## config.mk

```make
export PLATFORM = sky130hd
export DESIGN_NAME = metric_packet_parser
export DESIGN_NICKNAME = d
export VERILOG_FILES = /design/src/rtl/mpp_pkg.sv /design/src/rtl/mpp_front.sv /design/src/rtl/mpp_queue.sv /design/src/rtl/mpp_back.sv /design/src/rtl/metric_packet_parser.sv
export SDC_FILE = /design/constraint.sdc
export NUM_CORES = 1
export LEC_CHECK = 0
export ABC_CLOCK_PERIOD_IN_PS = 3550
export BUFFER_PORTS_ARGS = -buffer_cell sky130_fd_sc_hd__buf_2
export CAP_MARGIN = 20
export CORE_ASPECT_RATIO = 1.1
export CORE_MARGIN = 2
export CORE_UTILIZATION = 55
export CTS_BUF_LIST = sky130_fd_sc_hd__clkbuf_8
export DETAILED_ROUTE_END_ITERATION = 10
export MAX_ROUTING_LAYER = met4
export PLACE_DENSITY_LB_ADDON = 0.08
export SLEW_MARGIN = 20
export SYNTH_ARGS = -nofsm -noshare
export SYNTH_HDL_FRONTEND = slang
export SYNTH_SLANG_ARGS = --single-unit
export TNS_END_PERCENT = 1
```

## constraint.sdc

```tcl
create_clock -name clk -period 3.55 [get_ports clk]
set_clock_uncertainty 0.1 [all_clocks]
set_input_delay 0.1775 -clock clk [delete_from_list [all_inputs] [get_ports clk]]
set_output_delay 0.1775 -clock clk [all_outputs]
set_load 0.005 [all_outputs]
```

□ □ □ □

* [Aim of the task]: From start to finish, retype the records above with complete accuracy.

* [Final answer]:
## config.mk

```make
export PLATFORM = sky130hd
export DESIGN_NAME = metric_packet_parser
export DESIGN_NICKNAME = d
export VERILOG_FILES = /design/src/rtl/mpp_pkg.sv /design/src/rtl/mpp_front.sv /design/src/rtl/mpp_queue.sv /design/src/rtl/mpp_back.sv /design/src/rtl/metric_packet_parser.sv
export SDC_FILE = /design/constraint.sdc
export NUM_CORES = 1
export LEC_CHECK = 0
export ABC_CLOCK_PERIOD_IN_PS = 3550
export BUFFER_PORTS_ARGS = -buffer_cell sky130_fd_sc_hd__buf_2
export CAP_MARGIN = 20
export CORE_ASPECT_RATIO = 1.1
export CORE_MARGIN = 2
export CORE_UTILIZATION = 55
export CTS_BUF_LIST = sky130_fd_sc_hd__clkbuf_8
export DETAILED_ROUTE_END_ITERATION = 10
export MAX_ROUTING_LAYER = met4
export PLACE_DENSITY_LB_ADDON = 0.08
export SLEW_MARGIN = 20
export SYNTH_ARGS = -nofsm -noshare
export SYNTH_HDL_FRONTEND = slang
export SYNTH_SLANG_ARGS = --single-unit
export TNS_END_PERCENT = 1
```

## constraint.sdc

```tcl
create_clock -name clk -period 3.55 [get_ports clk]
set_clock_uncertainty 0.1 [all_clocks]
set_input_delay 0.1775 -clock clk [delete_from_list [all_inputs] [get_ports clk]]
set_output_delay 0.1775 -clock clk [all_outputs]
set_load 0.005 [all_outputs]
```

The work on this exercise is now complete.